It is known from elevations of 0-30m. It was originally collected amongst other shrubs atop the higher sand dunes along a beach in what is now a suburb of the capital city of Puerto Rico. Millspaugh noted in 1900 that the flora of the sandy beaches around San Juan was unique in the Antilles, differing from the usual coastal species of the Caribbean. The most common plants found here were Wedelia trilobata, Bidens leucantha, Coccoloba uvifera and Ipomoea pes-caprae. The habitat in which modern populations are mostly found is small limestone hills in coastal, evergreen and semi-evergreen, subtropical, moist thickets or forests.

==Conservation==
Woodbury considered the species 'endangered' in 1975. This tree was recommended for federal listing in the 1978 book Endangered and threatened plants of the United States, issued by the Smithsonian Institution and World Wildlife Fund. Based on that, it was federally listed as a threatened species by the United States government in 1991. Listing took so long because other species had priority, but it had been in the pipeline since 1980. It was first assessed as 'indeterminate' by Walter and Gillett for the IUCN Red List of Threatened Species in 1997, but was declared to be 'endangered' by the World Conservation Monitoring Centre for the same organisation's website the following year. These newer assessments are all based on the same information from 1991. The most up to date information about the state of the species is still by Marelisa Rivera at the Fish and Wildlife Service in the Federal Register of 1991, at this time there were some 200 trees growing in the wild, in five locations. These plants were in a good condition and in all stages of growth, indicating the plant was and had been propagating naturally without hindrance, which led to the assessment as 'threatened' as opposed to 'endangered'.

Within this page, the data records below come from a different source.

From an optimization exercise on the open Yosys and OpenROAD flow, aimed at small area; shortcuts taken in it are not production practice.
The RTL was checked by simulation tests, not by an equivalence proof against the original design.

==> design.v <==
module csc16 (
    input  wire        clk,
    input  wire        rst,
    input  wire        cmd_valid,
    output wire        cmd_ready,
    input  wire [39:0] cmd_word,
    output wire        rsp_valid,
    output reg  [2:0]  rsp_status,
    output reg  [31:0] rsp_res,
    output reg         str_valid,
    output reg  [7:0]  str_data,
    output wire        tx_valid,
    output wire [7:0]  tx_data,
    input  wire        tx_ok,
    input  wire        tx_fail,
    output wire        rx_req,
    input  wire        rx_valid,
    input  wire [7:0]  rx_data,
    input  wire        rx_timeout,
    input  wire        rx_err
);
    localparam [2:0] ST_OK       = 3'd0;
    localparam [2:0] ST_SHORT    = 3'd1;
    localparam [2:0] ST_MISMATCH = 3'd2;
    localparam [2:0] ST_TRANSP   = 3'd3;
    localparam [2:0] ST_ILLEGAL  = 3'd4;
    localparam [7:0] OP_CLR    = 8'h00;
    localparam [7:0] OP_UPD    = 8'h01;
    localparam [7:0] OP_VAL    = 8'h02;
    localparam [7:0] OP_ENCU8  = 8'h10;
    localparam [7:0] OP_ENCU16 = 8'h11;
    localparam [7:0] OP_ENCU32 = 8'h12;
    localparam [7:0] OP_ENCS8  = 8'h14;
    localparam [7:0] OP_ENCS16 = 8'h15;
    localparam [7:0] OP_ENCS32 = 8'h16;
    localparam [7:0] OP_DECU8  = 8'h20;
    localparam [7:0] OP_DECU16 = 8'h21;
    localparam [7:0] OP_DECU32 = 8'h22;
    localparam [7:0] OP_DECS8  = 8'h24;
    localparam [7:0] OP_DECS16 = 8'h25;
    localparam [7:0] OP_DECS32 = 8'h26;
    localparam [7:0] OP_DECSTR = 8'h28;
    localparam [7:0] OP_TXCK   = 8'h30;
    localparam [7:0] OP_RXCK   = 8'h31;
    localparam [5:0] MAXSTR = 6'd48;
    localparam [2:0] S_IDLE   = 3'd0;
    localparam [2:0] S_DECODE = 3'd1;
    localparam [2:0] S_TX     = 3'd2;
    localparam [2:0] S_RX     = 3'd3;
    localparam [2:0] S_FIN    = 3'd4;
    localparam [2:0] S_RESP   = 3'd5;
    function [15:0] crc_step;
        input [15:0] s;
        input [7:0]  b;
        integer i;
        reg [15:0] t;
        begin
            t = s ^ {b, 8'h00};
            for (i = 0; i < 8; i = i + 1)
                if (t[15]) t = (t << 1) ^ 16'h1021;
                else       t = t << 1;
            crc_step = t;
        end
    endfunction
    reg [2:0]  state;
    reg [15:0] crc;
    reg [7:0]  op;
    reg [31:0] imm;
    reg [31:0] shreg;      
    reg [5:0]  count;      
    reg [5:0]  nbytes;     
    reg        feed;       
    wire [1:0] w      = op[1:0];
    wire       signd  = op[2];
    wire [5:0] width_bytes = (w == 2'd0) ? 6'd1 : (w == 2'd1) ? 6'd2 : 6'd4;
    assign cmd_ready = (state == S_IDLE);
    assign rsp_valid = (state == S_RESP);
    assign tx_valid  = (state == S_TX);
    assign tx_data   = shreg[31:24];
    assign rx_req    = (state == S_RX);
    reg [31:0] dec_value;
    always @(*) begin
        case (w)
            2'd0:    dec_value = signd ? {{24{shreg[7]}},  shreg[7:0]}  : {24'd0, shreg[7:0]};
            2'd1:    dec_value = signd ? {{16{shreg[15]}}, shreg[15:0]} : {16'd0, shreg[15:0]};
            default: dec_value = shreg;
        endcase
    end
    always @(posedge clk) begin
        if (rst) begin
            state     <= S_IDLE;
            crc       <= 16'h0000;
            str_valid <= 1'b0;
        end else begin
            str_valid <= 1'b0;
            case (state)
                S_IDLE: begin
                    if (cmd_valid) begin
                        op    <= cmd_word[39:32];
                        imm   <= cmd_word[31:0];
                        state <= S_DECODE;
                    end
                end
                S_DECODE: begin
                    rsp_status <= ST_OK;
                    rsp_res    <= 32'd0;
                    count      <= 6'd0;
                    case (op)
                        OP_CLR: begin
                            crc   <= 16'h0000;
                            state <= S_RESP;
                        end
                        OP_UPD: begin
                            crc   <= crc_step(crc, imm[7:0]);
                            state <= S_RESP;
                        end
                        OP_VAL: begin
                            rsp_res <= {16'd0, crc};
                            state   <= S_RESP;
                        end
                        OP_ENCU8, OP_ENCU16, OP_ENCU32,
                        OP_ENCS8, OP_ENCS16, OP_ENCS32: begin
                            case (w)
                                2'd0:    shreg <= {imm[7:0], 24'd0};
                                2'd1:    shreg <= {imm[15:0], 16'd0};
                                default: shreg <= imm;
                            endcase
                            count <= width_bytes;
                            feed  <= 1'b1;
                            state <= S_TX;
                        end
                        OP_TXCK: begin
                            shreg <= {crc, 16'd0};
                            count <= 6'd2;
                            feed  <= 1'b0;
                            state <= S_TX;
                        end
                        OP_DECU8, OP_DECU16, OP_DECU32,
                        OP_DECS8, OP_DECS16, OP_DECS32: begin
                            shreg  <= 32'd0;
                            nbytes <= width_bytes;
                            feed   <= 1'b1;
                            state  <= S_RX;
                        end
                        OP_DECSTR: begin
                            shreg  <= 32'd0;
                            nbytes <= MAXSTR;
                            feed   <= 1'b1;
                            state  <= S_RX;
                        end
                        OP_RXCK: begin
                            shreg  <= 32'd0;
                            nbytes <= 6'd2;
                            feed   <= 1'b0;
                            state  <= S_RX;
                        end
                        default: begin
                            rsp_status <= ST_ILLEGAL;
                            state      <= S_RESP;
                        end
                    endcase
                end
                S_TX: begin
                    if (tx_fail) begin
                        rsp_status <= ST_TRANSP;
                        state      <= S_RESP;
                    end else if (tx_ok) begin
                        if (feed)
                            crc <= crc_step(crc, shreg[31:24]);
                        shreg <= {shreg[23:0], 8'd0};
                        count <= count - 6'd1;
                        if (count == 6'd1)
                            state <= S_RESP;
                    end
                end
                S_RX: begin
                    if (rx_timeout) begin
                        rsp_status <= ST_SHORT;
                        state      <= S_RESP;
                    end else if (rx_err) begin
                        rsp_status <= ST_TRANSP;
                        state      <= S_RESP;
                    end else if (rx_valid) begin
                        if (feed)
                            crc <= crc_step(crc, rx_data);
                        shreg <= {shreg[23:0], rx_data};
                        count <= count + 6'd1;
                        if (op == OP_DECSTR) begin
                            if (rx_data == 8'h00) begin
                                rsp_res <= {26'd0, count};
                                state   <= S_RESP;
                            end else begin
                                str_valid <= 1'b1;
                                str_data  <= rx_data;
                                if (count + 6'd1 == nbytes) begin
                                    rsp_res <= {26'd0, count + 6'd1};
                                    state   <= S_RESP;
                                end
                            end
                        end else if (count + 6'd1 == nbytes) begin
                            state <= S_FIN;
                        end
                    end
                end
                S_FIN: begin
                    if (op == OP_RXCK) begin
                        if (shreg[15:0] == crc) begin
                            rsp_res <= {16'd0, shreg[15:0]};
                        end else begin
                            rsp_status <= ST_MISMATCH;
                        end
                    end else begin
                        rsp_res <= dec_value;
                    end
                    state <= S_RESP;
                end
                S_RESP: begin
                    state <= S_IDLE;
                end
                default: state <= S_IDLE;
            endcase
        end
    end
endmodule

The largest population, in Isabela, was on private land owned by the company Costa Isabela Partners. This company had indicated this land was to be donated to the Puerto Rico Department of Natural Resources for its protection, and that they supported federally listing the species.

The species was being propagated in Puerto Rico in 2006 in order to replant it in new areas in the future. It is also being grown in Arboretum Parque Doña Inés.